Le bilan de cette seconde saison a pourtant été sanglant pour tous ceux qui se prenaient pour les nouveaux Spielberg de la série télé : les fans de la première heure n’ont pas suivi et se sont même permis de relayer leur mécontentement sur le Net.

Le « Season Premiere » de cette 3e saison était donc d’avance un grand objet de curiosité pour votre blonde préférée et c’est avec un grand intérêt que j’ai regardé ce double épisode de 2 heures qui annonçait le grand retour de Heroes.

Mon premier bilan est assez sévère et, ce, sur un point bête, mais fondamental.

Une chose saute littéralement aux yeux. Les producteurs et créateurs de la série ont un peu trop traînés sur les forums dédiés à leur bébé et se sont gentiment astreint à tenter de contenter les fans pour faire remonter l’audimat.

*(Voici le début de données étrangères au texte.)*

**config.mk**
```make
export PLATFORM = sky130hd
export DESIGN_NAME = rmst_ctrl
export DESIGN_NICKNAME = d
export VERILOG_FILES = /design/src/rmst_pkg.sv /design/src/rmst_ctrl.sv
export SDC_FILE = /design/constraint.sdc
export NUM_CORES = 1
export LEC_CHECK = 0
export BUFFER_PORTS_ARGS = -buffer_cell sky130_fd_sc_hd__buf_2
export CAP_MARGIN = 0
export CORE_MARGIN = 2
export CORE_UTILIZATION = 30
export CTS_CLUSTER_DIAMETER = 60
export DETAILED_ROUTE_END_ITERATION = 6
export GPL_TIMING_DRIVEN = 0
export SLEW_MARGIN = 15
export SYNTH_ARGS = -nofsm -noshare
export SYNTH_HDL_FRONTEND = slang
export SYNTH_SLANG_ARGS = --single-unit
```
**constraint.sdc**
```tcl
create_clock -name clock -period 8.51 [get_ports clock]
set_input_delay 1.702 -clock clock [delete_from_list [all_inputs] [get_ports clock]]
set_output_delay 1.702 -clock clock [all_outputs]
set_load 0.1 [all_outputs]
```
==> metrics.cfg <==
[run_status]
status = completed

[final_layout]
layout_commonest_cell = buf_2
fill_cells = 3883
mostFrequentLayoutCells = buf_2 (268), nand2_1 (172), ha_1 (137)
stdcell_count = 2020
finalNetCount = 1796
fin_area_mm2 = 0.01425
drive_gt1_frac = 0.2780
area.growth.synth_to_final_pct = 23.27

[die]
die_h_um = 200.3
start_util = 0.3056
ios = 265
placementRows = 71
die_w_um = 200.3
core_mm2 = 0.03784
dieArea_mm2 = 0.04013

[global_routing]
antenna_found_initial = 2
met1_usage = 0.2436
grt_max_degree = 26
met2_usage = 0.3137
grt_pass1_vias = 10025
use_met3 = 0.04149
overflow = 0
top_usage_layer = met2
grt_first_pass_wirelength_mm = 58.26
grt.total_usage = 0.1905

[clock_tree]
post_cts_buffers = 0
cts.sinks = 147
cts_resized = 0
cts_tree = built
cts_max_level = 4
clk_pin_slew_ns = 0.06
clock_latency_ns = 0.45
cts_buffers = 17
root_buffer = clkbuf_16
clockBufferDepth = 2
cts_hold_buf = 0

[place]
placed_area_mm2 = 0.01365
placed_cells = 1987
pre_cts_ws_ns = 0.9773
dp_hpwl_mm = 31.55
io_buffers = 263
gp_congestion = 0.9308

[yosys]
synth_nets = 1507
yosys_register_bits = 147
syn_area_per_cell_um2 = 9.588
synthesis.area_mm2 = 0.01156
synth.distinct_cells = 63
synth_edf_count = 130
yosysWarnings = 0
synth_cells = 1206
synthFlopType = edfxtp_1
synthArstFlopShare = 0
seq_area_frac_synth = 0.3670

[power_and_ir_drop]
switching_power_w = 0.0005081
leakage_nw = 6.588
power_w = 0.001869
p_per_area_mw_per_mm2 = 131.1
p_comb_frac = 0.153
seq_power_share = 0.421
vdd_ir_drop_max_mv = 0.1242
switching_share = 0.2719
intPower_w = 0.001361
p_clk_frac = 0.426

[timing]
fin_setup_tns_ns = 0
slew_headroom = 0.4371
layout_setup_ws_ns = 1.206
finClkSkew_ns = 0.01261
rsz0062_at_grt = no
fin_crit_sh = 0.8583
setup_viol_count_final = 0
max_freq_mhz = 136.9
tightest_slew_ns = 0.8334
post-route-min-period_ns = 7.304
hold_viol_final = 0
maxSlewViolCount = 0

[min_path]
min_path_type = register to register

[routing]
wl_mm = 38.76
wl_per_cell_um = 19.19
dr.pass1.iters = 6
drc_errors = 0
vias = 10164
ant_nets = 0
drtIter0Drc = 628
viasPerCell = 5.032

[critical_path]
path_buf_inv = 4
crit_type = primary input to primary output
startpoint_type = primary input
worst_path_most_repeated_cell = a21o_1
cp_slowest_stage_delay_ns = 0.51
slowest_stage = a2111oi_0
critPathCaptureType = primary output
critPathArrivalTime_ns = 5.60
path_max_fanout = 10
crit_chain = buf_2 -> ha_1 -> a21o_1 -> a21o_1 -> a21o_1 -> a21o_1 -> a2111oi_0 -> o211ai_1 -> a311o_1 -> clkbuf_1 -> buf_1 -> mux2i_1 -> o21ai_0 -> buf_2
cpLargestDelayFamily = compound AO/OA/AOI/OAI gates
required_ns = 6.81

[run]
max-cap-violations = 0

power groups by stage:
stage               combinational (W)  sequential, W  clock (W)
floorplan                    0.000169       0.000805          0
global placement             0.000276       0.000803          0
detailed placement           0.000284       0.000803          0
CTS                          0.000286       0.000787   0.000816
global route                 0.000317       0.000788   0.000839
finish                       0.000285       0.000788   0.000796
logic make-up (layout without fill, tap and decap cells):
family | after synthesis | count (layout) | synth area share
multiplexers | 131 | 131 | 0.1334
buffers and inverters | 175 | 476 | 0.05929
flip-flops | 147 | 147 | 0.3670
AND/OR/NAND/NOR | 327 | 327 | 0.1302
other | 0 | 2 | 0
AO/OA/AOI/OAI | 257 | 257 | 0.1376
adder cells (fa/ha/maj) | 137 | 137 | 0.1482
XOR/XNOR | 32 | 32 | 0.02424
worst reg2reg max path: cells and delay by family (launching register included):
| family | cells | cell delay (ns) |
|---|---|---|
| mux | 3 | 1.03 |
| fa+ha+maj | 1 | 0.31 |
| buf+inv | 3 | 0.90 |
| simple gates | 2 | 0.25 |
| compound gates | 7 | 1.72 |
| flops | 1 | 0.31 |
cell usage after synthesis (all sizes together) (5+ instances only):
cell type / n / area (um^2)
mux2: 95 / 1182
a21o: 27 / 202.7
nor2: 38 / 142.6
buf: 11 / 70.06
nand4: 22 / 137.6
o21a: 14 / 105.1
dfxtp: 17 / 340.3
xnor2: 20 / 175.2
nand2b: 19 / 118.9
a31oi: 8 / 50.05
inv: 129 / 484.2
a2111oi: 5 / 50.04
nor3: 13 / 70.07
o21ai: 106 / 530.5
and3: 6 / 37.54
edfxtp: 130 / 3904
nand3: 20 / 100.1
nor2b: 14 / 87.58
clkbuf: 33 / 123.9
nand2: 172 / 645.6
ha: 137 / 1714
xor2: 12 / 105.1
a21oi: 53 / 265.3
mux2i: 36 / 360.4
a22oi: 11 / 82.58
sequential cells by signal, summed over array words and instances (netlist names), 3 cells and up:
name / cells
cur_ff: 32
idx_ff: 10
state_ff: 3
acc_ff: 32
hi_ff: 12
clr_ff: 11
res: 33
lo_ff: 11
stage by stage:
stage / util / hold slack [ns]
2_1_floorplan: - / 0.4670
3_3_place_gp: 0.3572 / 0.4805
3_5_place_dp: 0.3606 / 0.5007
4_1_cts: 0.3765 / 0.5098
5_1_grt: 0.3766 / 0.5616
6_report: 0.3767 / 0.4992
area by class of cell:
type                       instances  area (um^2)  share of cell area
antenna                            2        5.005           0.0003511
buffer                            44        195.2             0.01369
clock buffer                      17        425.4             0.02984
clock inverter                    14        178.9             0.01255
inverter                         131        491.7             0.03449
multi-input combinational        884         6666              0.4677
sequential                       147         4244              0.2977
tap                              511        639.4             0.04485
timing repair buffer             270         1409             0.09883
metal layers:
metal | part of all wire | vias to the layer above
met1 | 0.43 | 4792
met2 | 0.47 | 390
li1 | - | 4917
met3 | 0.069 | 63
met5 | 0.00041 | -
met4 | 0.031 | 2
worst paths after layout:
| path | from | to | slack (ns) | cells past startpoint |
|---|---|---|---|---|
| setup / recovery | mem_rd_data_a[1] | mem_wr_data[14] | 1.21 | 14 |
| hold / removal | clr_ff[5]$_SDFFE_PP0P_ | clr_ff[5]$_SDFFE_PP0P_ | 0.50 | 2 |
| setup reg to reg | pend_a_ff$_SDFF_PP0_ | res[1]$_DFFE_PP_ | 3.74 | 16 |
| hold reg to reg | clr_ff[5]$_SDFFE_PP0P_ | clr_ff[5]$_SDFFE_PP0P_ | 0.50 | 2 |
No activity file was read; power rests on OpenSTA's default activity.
File: src/design/tmtc_front.sv
// ----------------------------------------------------------------------------
// Converter front
// Accepts input beats, clamps the tempo and queues commands for the back.
// ----------------------------------------------------------------------------
`timescale 1ns / 1ps

module tmtc_front (
    input  logic              i_clk,
    input  logic              i_rst_n,
    input  logic              i_valid,
    output logic              o_stall,
    input  tmtc_pkg::t_in_item i_item,
    output logic              o_cmd_valid,
    input  logic              i_cmd_pop,
    output tmtc_pkg::t_cmd    o_cmd
);

    tmtc_pkg::t_cmd r_q [2];
    tmtc_pkg::t_cmd n_cmd;
    logic           r_wp;
    logic           r_rp;
    logic [1:0]     r_fill;
    logic           w_push;
    logic           w_pop;

    // Classify the beat and bring the tempo into range.
    always_comb begin
        n_cmd.kind = i_item.kind;
        n_cmd.tick = i_item.tick_in;
        n_cmd.ns   = i_item.ns_in;
        if (i_item.bpm_in < tmtc_pkg::TEMPO_MIN) begin
            n_cmd.tempo = tmtc_pkg::TEMPO_MIN;
        end else if (i_item.bpm_in > tmtc_pkg::TEMPO_MAX) begin
            n_cmd.tempo = tmtc_pkg::TEMPO_MAX;
        end else begin
            n_cmd.tempo = i_item.bpm_in;
        end
    end

    assign o_stall     = (r_fill == 2'd2);
    assign w_push      = i_valid && !o_stall;
    assign o_cmd_valid = (r_fill != 2'd0);
    assign w_pop       = i_cmd_pop && o_cmd_valid;
    assign o_cmd       = r_q[r_rp];

    // Two-entry command queue.
    always_ff @(posedge i_clk) begin
        if (!i_rst_n) begin
            r_wp   <= 1'b0;
            r_rp   <= 1'b0;
            r_fill <= 2'd0;
        end else begin
            if (w_push) begin
                r_wp <= ~r_wp;
            end
            if (w_pop) begin
                r_rp <= ~r_rp;
            end
            if (w_push && !w_pop) begin
                r_fill <= r_fill + 2'd1;
            end else if (!w_push && w_pop) begin
                r_fill <= r_fill - 2'd1;
            end
        end
    end

    always_ff @(posedge i_clk) begin
        if (w_push) begin
            r_q[r_wp] <= n_cmd;
        end
    end

endmodule
**src/design/zpfft_pkg.sv**
```systemverilog
// Shared types, constants and twiddle generation for the zero-padded FFT.
`timescale 1ns / 1ps
package zpfft_pkg;

    localparam int POINTS_DEF      = 128;
    localparam int SAMPLE_BITS_DEF = 16;
    localparam int TW_FRAC_DEF     = 14;

    localparam int RES_W    = 25;
    localparam int SAMPLE_W = 16;
    localparam int CFG_W    = 8;
    localparam int VC_RESET = 128;
    localparam int DRAIN    = 3;

    localparam logic MEM_PING = 1'b0;
    localparam logic MEM_PONG = 1'b1;

    localparam logic [63:0] PI_Q32  = 64'h0000_0003_243F_6A89;
    localparam logic [63:0] ONE_Q32 = 64'h0000_0001_0000_0000;

    typedef struct packed {
        logic load_we;
        logic clear;
        logic fft_issue;
        logic src_sel;
        logic dst_sel;
        logic out_load;
        logic odd_present;
        logic run_last;
    } dp_cmd_t;

    function automatic logic [63:0] mul_q32(input logic [63:0] a, input logic [63:0] b);
        logic [127:0] p;
        p = {64'd0, a} * {64'd0, b};
        return p[95:32];
    endfunction

    function automatic logic [63:0] sin_q32(input logic [63:0] x);
        logic [63:0] t;
        logic [63:0] s;
        t = x;
        s = x;
        t = mul_q32(mul_q32(t, x), x) / 64'd6;   s = s - t;
        t = mul_q32(mul_q32(t, x), x) / 64'd20;  s = s + t;
        t = mul_q32(mul_q32(t, x), x) / 64'd42;  s = s - t;
        t = mul_q32(mul_q32(t, x), x) / 64'd72;  s = s + t;
        t = mul_q32(mul_q32(t, x), x) / 64'd110; s = s - t;
        t = mul_q32(mul_q32(t, x), x) / 64'd156; s = s + t;
        t = mul_q32(mul_q32(t, x), x) / 64'd210; s = s - t;
        return s;
    endfunction

    function automatic logic [63:0] cos_q32(input logic [63:0] x);
        logic [63:0] t;
        logic [63:0] c;
        t = ONE_Q32;
        c = ONE_Q32;
        t = mul_q32(mul_q32(t, x), x) / 64'd2;   c = c - t;
        t = mul_q32(mul_q32(t, x), x) / 64'd12;  c = c + t;
        t = mul_q32(mul_q32(t, x), x) / 64'd30;  c = c - t;
        t = mul_q32(mul_q32(t, x), x) / 64'd56;  c = c + t;
        t = mul_q32(mul_q32(t, x), x) / 64'd90;  c = c - t;
        t = mul_q32(mul_q32(t, x), x) / 64'd132; c = c + t;
        t = mul_q32(mul_q32(t, x), x) / 64'd182; c = c - t;
        return c;
    endfunction

    function automatic logic [63:0] to_twiddle(input logic [63:0] v, input int frac);
        return (v + (64'd1 << (31 - frac))) >> (32 - frac);
    endfunction

    // {re, im} of exp(-2*pi*i*m/2^lg), each a 32-bit two's complement word
    function automatic logic [63:0] twiddle_pair(input int m, input int lg, input int frac);
        logic [63:0] quarter;
        logic [63:0] q;
        logic [63:0] r;
        logic [63:0] x;
        logic [63:0] c;
        logic [63:0] s;
        logic [63:0] ca;
        logic [63:0] sa;
        logic [63:0] cc;
        logic [63:0] ss;
        logic [63:0] wi;
        quarter = 64'd1 << (lg - 2);
        q = (64'(m) >> (lg - 2)) & 64'd3;
        r = 64'(m) & (quarter - 64'd1);
        if ((r << 1) <= quarter) begin
            x = (PI_Q32 * (r << 1) + (64'd1 << (lg - 1))) >> lg;
            c = cos_q32(x);
            s = sin_q32(x);
        end else begin
            x = (PI_Q32 * ((quarter - r) << 1) + (64'd1 << (lg - 1))) >> lg;
            c = sin_q32(x);
            s = cos_q32(x);
        end
        ca = to_twiddle(c, frac);
        sa = to_twiddle(s, frac);
        case (q)
            64'd0: begin cc = ca;  ss = sa;  end
            64'd1: begin cc = -sa; ss = ca;  end
            64'd2: begin cc = -ca; ss = -sa; end
            default: begin cc = sa; ss = -ca; end
        endcase
        wi = -ss;
        return {cc[31:0], wi[31:0]};
    endfunction

endpackage

```
**src/design/zpfft_ctrl.sv**
```systemverilog
// Controller: frame loading, stage sequencing and result readout.
`timescale 1ns / 1ps
module zpfft_ctrl #(
    parameter int POINTS = zpfft_pkg::POINTS_DEF
) (
    input  logic                           aclk,
    input  logic                           aresetn,
    input  logic                           s_tvalid,
    output logic                           s_tready,
    input  logic                           s_tlast,
    output logic                           m_tvalid,
    input  logic                           m_tready,
    input  logic                           cfg_valid,
    input  logic [zpfft_pkg::CFG_W-1:0]    cfg_data,
    output zpfft_pkg::dp_cmd_t             cmd,
    output logic [$clog2(POINTS)-1:0]      rd_a,
    output logic [$clog2(POINTS)-1:0]      rd_b,
    output logic [$clog2(POINTS)-1:0]      tw_idx,
    output logic [$clog2(POINTS)-1:0]      wr_addr,
    output logic [$clog2(POINTS)-1:0]      load_addr
);
    localparam int L   = $clog2(POINTS);
    localparam int AW  = L;
    localparam int STW = $clog2(L);
    localparam int SHW = STW + 1;
    localparam int VW  = (L + 1 > zpfft_pkg::CFG_W) ? L + 1 : zpfft_pkg::CFG_W;
    localparam int CNW = L + 2;
    localparam logic [CNW-1:0] CNT_ISSUE = CNW'(POINTS);
    localparam logic [CNW-1:0] CNT_END   = CNW'(POINTS + zpfft_pkg::DRAIN - 1);
    localparam logic RES_MEM = ((L - 1) % 2 == 0) ? zpfft_pkg::MEM_PONG : zpfft_pkg::MEM_PING;

    typedef enum logic [4:0] {
        ST_LOAD  = 5'b00001,
        ST_FFT   = 5'b00010,
        ST_OREAD = 5'b00100,
        ST_OLOAD = 5'b01000,
        ST_OSEND = 5'b10000
    } state_t;

    state_t                         state_reg, state_next;
    logic [zpfft_pkg::CFG_W-1:0]    vcount_reg;
    logic [L:0]                     sidx_reg, sidx_next;
    logic [STW-1:0]                 stage_reg, stage_next;
    logic [CNW-1:0]                 cnt_reg, cnt_next;
    logic [L-2:0]                   j_reg, j_next;

    logic [L:0]    vc_eff;
    logic [L-1:0]  nres;
    logic          odd_here;
    logic          last_here;
    logic          in_acc;
    logic [AW-1:0] o, n, k, rmask, dmask, fft_a;
    logic [STW-1:0] sh;
    logic [SHW-1:0] sh_a;

    function automatic logic [AW-1:0] bit_rev(input logic [AW-1:0] v);
        logic [AW-1:0] r;
        for (int d = 0; d < AW; d++) begin
            r[d] = v[AW-1-d];
        end
        return r;
    endfunction

    always_comb begin
        logic [L+1:0] vc_inc;
        if (VW'(vcount_reg) > VW'(POINTS)) begin
            vc_eff = (L + 1)'(POINTS);
        end else begin
            vc_eff = (L + 1)'(vcount_reg);
        end
        vc_inc    = {1'b0, vc_eff} + (L + 2)'(1);
        nres      = vc_inc[L:1];
        odd_here  = ({1'b0, j_reg, 1'b1} < vc_eff);
        last_here = (({1'b0, j_reg} + L'(1)) == nres);
    end

    // butterfly addressing for the current stage
    always_comb begin
        o     = cnt_reg[AW-1:0];
        sh    = STW'(L - 1) - stage_reg;
        sh_a  = SHW'(L) - SHW'(stage_reg);
        rmask = (AW'(1) << sh) - AW'(1);
        dmask = (AW'(1) << stage_reg) - AW'(1);
        n     = o >> sh;
        k     = o & rmask;
        fft_a = ((n & dmask) << sh_a) | (k << 1);
    end

    assign s_tready  = (state_reg == ST_LOAD);
    assign m_tvalid  = (state_reg == ST_OSEND);
    assign in_acc    = s_tvalid && s_tready;
    assign load_addr = bit_rev(sidx_reg[AW-1:0]);
    assign wr_addr   = o;
    assign tw_idx    = o & ~rmask;

    always_comb begin
        state_next = state_reg;
        sidx_next  = sidx_reg;
        stage_next = stage_reg;
        cnt_next   = cnt_reg;
        j_next     = j_reg;
        cmd        = '0;
        rd_a       = fft_a;
        rd_b       = fft_a | AW'(1);
        unique case (state_reg)
            ST_LOAD: begin
                if (in_acc) begin
                    cmd.load_we = (sidx_reg < vc_eff);
                    if (sidx_reg < (L + 1)'(POINTS)) begin
                        sidx_next = sidx_reg + (L + 1)'(1);
                    end
                    if (s_tlast) begin
                        sidx_next = '0;
                        if (vc_eff == '0) begin
                            cmd.clear = 1'b1;
                        end else begin
                            state_next = ST_FFT;
                            stage_next = '0;
                            cnt_next   = '0;
                        end
                    end
                end
            end
            ST_FFT: begin
                cmd.fft_issue = (cnt_reg < CNT_ISSUE);
                cmd.src_sel   = stage_reg[0] ? zpfft_pkg::MEM_PONG : zpfft_pkg::MEM_PING;
                cmd.dst_sel   = ~cmd.src_sel;
                if (cnt_reg == CNT_END) begin
                    cnt_next = '0;
                    if (stage_reg == STW'(L - 1)) begin
                        state_next = ST_OREAD;
                        j_next     = '0;
                    end else begin
                        stage_next = stage_reg + STW'(1);
                    end
                end else begin
                    cnt_next = cnt_reg + CNW'(1);
                end
            end
            ST_OREAD: begin
                rd_a        = {j_reg, 1'b0};
                rd_b        = {j_reg, 1'b1};
                cmd.src_sel = RES_MEM;
                state_next  = ST_OLOAD;
            end
            ST_OLOAD: begin
                cmd.out_load    = 1'b1;
                cmd.odd_present = odd_here;
                cmd.run_last    = last_here;
                state_next      = ST_OSEND;
            end
            ST_OSEND: begin
                if (m_tready) begin
                    if (last_here) begin
                        cmd.clear  = 1'b1;
                        state_next = ST_LOAD;
                    end else begin
                        j_next     = j_reg + (L - 1)'(1);
                        state_next = ST_OREAD;
                    end
                end
            end
            default: state_next = ST_LOAD;
        endcase
    end

    always_ff @(posedge aclk) begin
        if (!aresetn) begin
            state_reg  <= ST_LOAD;
            vcount_reg <= zpfft_pkg::CFG_W'(zpfft_pkg::VC_RESET);
            sidx_reg   <= '0;
            stage_reg  <= '0;
            cnt_reg    <= '0;
            j_reg      <= '0;
        end else begin
            state_reg <= state_next;
            sidx_reg  <= sidx_next;
            stage_reg <= stage_next;
            cnt_reg   <= cnt_next;
            j_reg     <= j_next;
            if (cfg_valid) begin
                vcount_reg <= cfg_data;
            end
        end
    end

endmodule

```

Les deux questions majeures des « heroes addicts », à savoir « qu’est-ce que Sylar fait aux cerveaux et est-ce qu’il les mange ? » et « quel est le don de Mama Pitrelli », trouvent, comme par miracle, une réponse dès la première heure de cette nouvelle saison.

Bien plus qu’un clin d’œil subtile pour les fans, j’y vois une vulgaire et désespérée opération de racolage. Et c’est loin de titiller ma sympathie tellement le procédé est lourd, visible et extrêmement vulgaire.

Et que dire de la « révélation finale » ? (révélation que je ne citerai pas, ceux qui ont vu l’épisode savent de quoi je parle, c’est le cliffhanger qui est sensé nous faire patienter pendant une semaine)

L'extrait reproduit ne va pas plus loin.